[Stored data]
________________________

Source: an optimization exercise on an open RTL-to-GDS flow (aim: small area and a short achievable clock period). Production flows keep margins and buffers that such runs may drop.
At most, simulation tests tie the RTL to the original design; equivalence was not proved.
Function not checked in runs 3 to 7: the RTL went through the layout flow alone.

## flow/design.v

```verilog
package mdu_pkg;
  typedef enum logic [3:0] {
    MDU_MULT  = 4'd1,
    MDU_MULTU = 4'd2,
    MDU_DIV   = 4'd3,
    MDU_DIVU  = 4'd4,
    MDU_MTHI  = 4'd5,
    MDU_MTLO  = 4'd6
  } mdu_op_e;
  typedef enum logic {
    S_IDLE = 1'b0,
    S_RUN  = 1'b1
  } mdu_state_e;
  localparam int unsigned MULT_CYCLES_DEF = 5;
  localparam int unsigned DIV_CYCLES_DEF  = 10;
endpackage
module mdu_booth_row (
  input  logic        ext_i,     
  input  logic [32:0] acc_i,
  input  logic [32:0] m_i,
  input  logic [2:0]  y_i,
  output logic [32:0] acc_o,
  output logic [1:0]  p_o
);
  logic        neg, one, two;
  logic [34:0] a, mx, mx2, b, s;
  assign neg = y_i[2];
  assign one = y_i[1] ^ y_i[0];
  assign two = (y_i[2] & ~y_i[1] & ~y_i[0]) | (~y_i[2] & y_i[1] & y_i[0]);
  assign a   = {ext_i, ext_i, acc_i};
  assign mx  = {m_i[32], m_i[32], m_i};
  assign mx2 = {m_i[32], m_i, 1'b0};
  assign b   = (({35{one}} & mx) | ({35{two}} & mx2)) ^ {35{neg}};
  genvar k;
  generate
    for (k = 0; k < 35; k++) begin : g_fa
      logic ci, co;
      if (k == 0) begin : g_first
        assign ci = neg;
      end else begin : g_next
        assign ci = g_fa[k-1].co;
      end
      assign s[k] = a[k] ^ b[k] ^ ci;
      assign co   = (a[k] & b[k]) | (a[k] & ci) | (b[k] & ci);
    end
  endgenerate
  assign acc_o = s[34:2];
  assign p_o   = s[1:0];
endmodule
module mdu_booth_step (
  input  logic        ext_i,
  input  logic [32:0] acc_i,
  input  logic [32:0] m_i,
  input  logic [6:0]  y_i,
  output logic [34:0] s0_o,
  output logic [32:0] acc_o,
  output logic [5:0]  p_o
);
  logic [32:0] a1, a2;
  mdu_booth_row u_r0 (.ext_i(ext_i), .acc_i(acc_i), .m_i(m_i), .y_i(y_i[2:0]), .acc_o(a1),    .p_o(p_o[1:0]));
  mdu_booth_row u_r1 (.ext_i(a1[32]), .acc_i(a1),   .m_i(m_i), .y_i(y_i[4:2]), .acc_o(a2),    .p_o(p_o[3:2]));
  mdu_booth_row u_r2 (.ext_i(a2[32]), .acc_i(a2),   .m_i(m_i), .y_i(y_i[6:4]), .acc_o(acc_o), .p_o(p_o[5:4]));
  assign s0_o = {a1, p_o[1:0]};
endmodule
module mdu_div_row (
  input  logic [31:0] r_i,
  input  logic        d_i,
  input  logic [31:0] x_i,
  input  logic        cin_i,
  output logic [31:0] r_o,
  output logic        q_o
);
  logic [32:0] p, t;
  assign p = {r_i, d_i};
  genvar k;
  generate
    for (k = 0; k < 32; k++) begin : g_fa
      logic ci, co;
      if (k == 0) begin : g_first
        assign ci = cin_i;
      end else begin : g_next
        assign ci = g_fa[k-1].co;
      end
      assign t[k] = p[k] ^ x_i[k] ^ ci;
      assign co   = (p[k] & x_i[k]) | (p[k] & ci) | (x_i[k] & ci);
    end
  endgenerate
  assign t[32] = ~(p[32] ^ g_fa[31].co);
  assign q_o = p[32] | g_fa[31].co;
  assign r_o = ({32{q_o}} & t[31:0]) | ({32{~q_o}} & p[31:0]);
endmodule
module mdu_div_step (
  input  logic [31:0] r_i,
  input  logic [2:0]  d_i,
  input  logic [31:0] x_i,
  input  logic        cin_i,
  output logic [31:0] r_o,
  output logic [2:0]  q_o
);
  logic [31:0] r1, r2;
  mdu_div_row u_r0 (.r_i(r_i), .d_i(d_i[2]), .x_i(x_i), .cin_i(cin_i), .r_o(r1),  .q_o(q_o[2]));
  mdu_div_row u_r1 (.r_i(r1),  .d_i(d_i[1]), .x_i(x_i), .cin_i(cin_i), .r_o(r2),  .q_o(q_o[1]));
  mdu_div_row u_r2 (.r_i(r2),  .d_i(d_i[0]), .x_i(x_i), .cin_i(cin_i), .r_o(r_o), .q_o(q_o[0]));
endmodule
module mdu_cneg (
  input  logic        en_i,
  input  logic [31:0] x_i,
  output logic [31:0] y_o
);
  genvar k;
  generate
    for (k = 0; k < 32; k++) begin : g_bit
      logic any_o;
      if (k == 0) begin : g_first
        assign y_o[k] = x_i[k];
        assign any_o  = x_i[k];
      end else begin : g_next
        assign y_o[k] = x_i[k] ^ (en_i & g_bit[k-1].any_o);
        assign any_o  = g_bit[k-1].any_o | x_i[k];
      end
    end
  endgenerate
endmodule
module mdu_ctrl #(
  parameter int unsigned MULT_CYCLES = mdu_pkg::MULT_CYCLES_DEF,
  parameter int unsigned DIV_CYCLES  = mdu_pkg::DIV_CYCLES_DEF
) (
  input  logic        clk,
  input  logic        reset,
  input  logic        start,
  input  logic [3:0]  op,
  input  logic [31:0] rs,
  input  logic [31:0] rt,
  input  logic        out_sel,
  input  logic        flush,
  output logic        busy,
  output logic [31:0] out
);
  logic        busy_q;
  logic [3:0]  cnt_q;
  logic        div_q;      
  logic        smul_q;     
  logic        wr_q;       
  logic        aneg_q;     
  logic        qneg_q;     
  logic        cin_q;      
  logic        yprev_q;    
  logic [32:0] x_q;        
  logic [32:0] a_q;        
  logic [31:0] q_q;        
  logic [31:0] hi_q, lo_q;
  logic        op_mul, op_div, op_smul, op_sdiv, accept;
  logic        aneg, bneg;
  logic        last, fin, hold, mmode;
  logic [32:0] x_d, acc_in, acc_o;
  logic [34:0] s0;
  logic [6:0]  y_in;
  logic [5:0]  p_o;
  logic        dq3;
  logic [31:0] r3, r4;
  logic [2:0]  dq_o;
  logic        neg_en;
  logic [31:0] neg_in, neg_out;
  assign op_mul  = (op == mdu_pkg::MDU_MULT) || (op == mdu_pkg::MDU_MULTU);
  assign op_div  = (op == mdu_pkg::MDU_DIV)  || (op == mdu_pkg::MDU_DIVU);
  assign op_smul = (op == mdu_pkg::MDU_MULT);
  assign op_sdiv = (op == mdu_pkg::MDU_DIV);
  assign accept  = start & ~flush & ~busy_q;
  assign aneg    = op_sdiv & rs[31];
  assign bneg    = op_sdiv & rt[31];
  assign last  = (cnt_q == 4'(MULT_CYCLES - 1));
  assign fin   = busy_q & (div_q ? (cnt_q == 4'(DIV_CYCLES - 1)) : last);
  assign hold  = cnt_q[3];
  assign mmode = busy_q ? ~div_q : ~op_div;
  assign x_d = busy_q ? x_q : {(op_smul | op_sdiv) & rt[31], rt};
  mdu_div_step u_div (
    .r_i   (a_q[31:0]),
    .d_i   (q_q[31:29]),
    .x_i   (x_q[31:0] ^ {32{cin_q}}),
    .cin_i (cin_q),
    .r_o   (r3),
    .q_o   (dq_o)
  );
  assign acc_in = ~busy_q ? 33'd0 : div_q ? {r3, q_q[28]} : a_q;
  assign y_in   = ~busy_q ? {rs[5:0] & {6{~op_div}}, 1'b0}
                : div_q ? {4'd0, cin_q, cin_q, ~cin_q}
                : last ? {{4{smul_q & q_q[1]}}, q_q[1:0], yprev_q}
                : {q_q[5:0], yprev_q};
  mdu_booth_step u_mul (
    .ext_i (acc_in[32] & ~div_q),
    .acc_i (acc_in),
    .m_i   (x_d),
    .y_i   (y_in),
    .s0_o  (s0),
    .acc_o (acc_o),
    .p_o   (p_o)
  );
  assign dq3 = ~s0[34];
  assign r4  = ({32{dq3}} & s0[31:0]) | ({32{~dq3}} & {r3[30:0], q_q[28]});
  assign neg_in = ~busy_q ? rs : ((div_q & cnt_q[0]) ? a_q[31:0] : q_q);
  assign neg_en = ~busy_q ? aneg : (cnt_q[0] ? aneg_q : qneg_q);
  mdu_cneg u_neg (.en_i(neg_en), .x_i(neg_in), .y_o(neg_out));
  always_ff @(posedge clk) begin
    x_q <= x_d;
    if (!busy_q) begin
      cnt_q   <= 4'd0;
      div_q   <= op_div;
      smul_q  <= op_smul;
      wr_q    <= (rt != 32'd0);
      aneg_q  <= aneg;
      qneg_q  <= aneg ^ bneg;
      cin_q   <= ~bneg;
    end else begin
      cnt_q   <= cnt_q + 4'd1;
    end
    yprev_q <= busy_q ? q_q[5] : rs[5];
    if (!busy_q || !div_q) begin
      a_q <= acc_o;
    end else if (!hold) begin
      a_q <= {1'b0, r4};
    end
    if (mmode) begin
      q_q <= {p_o, neg_out[31:6]};
    end else if (busy_q && !hold) begin
      q_q <= {q_q[27:0], dq_o, dq3};
    end else begin
      q_q <= neg_out;
    end
  end
  always_ff @(posedge clk) begin
    if (reset) begin
      busy_q <= 1'b0;
      hi_q   <= 32'd0;
      lo_q   <= 32'd0;
    end else if (!busy_q) begin
      busy_q <= accept & (op_mul | op_div);
      if (accept && op == mdu_pkg::MDU_MTHI) hi_q <= neg_out;
      if (accept && op == mdu_pkg::MDU_MTLO) lo_q <= neg_out;
    end else if (fin) begin
      busy_q <= 1'b0;
      if (!div_q) begin
        hi_q <= {acc_o[27:0], p_o[5:2]};
        lo_q <= {p_o[1:0], q_q[31:2]};
      end else if (wr_q) begin
        hi_q <= neg_out;
        lo_q <= q_q;
      end
    end
  end
  assign out  = out_sel ? lo_q : hi_q;
  assign busy = busy_q;
endmodule
```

________________________

*EXERCISE AIM*
Where a line of the records holds the word "flow", copy that line.

*THE COMPLETED TASK*
Source: an optimization exercise on an open RTL-to-GDS flow (aim: small area and a short achievable clock period). Production flows keep margins and buffers that such runs may drop.
Function not checked in runs 3 to 7: the RTL went through the layout flow alone.
## flow/design.v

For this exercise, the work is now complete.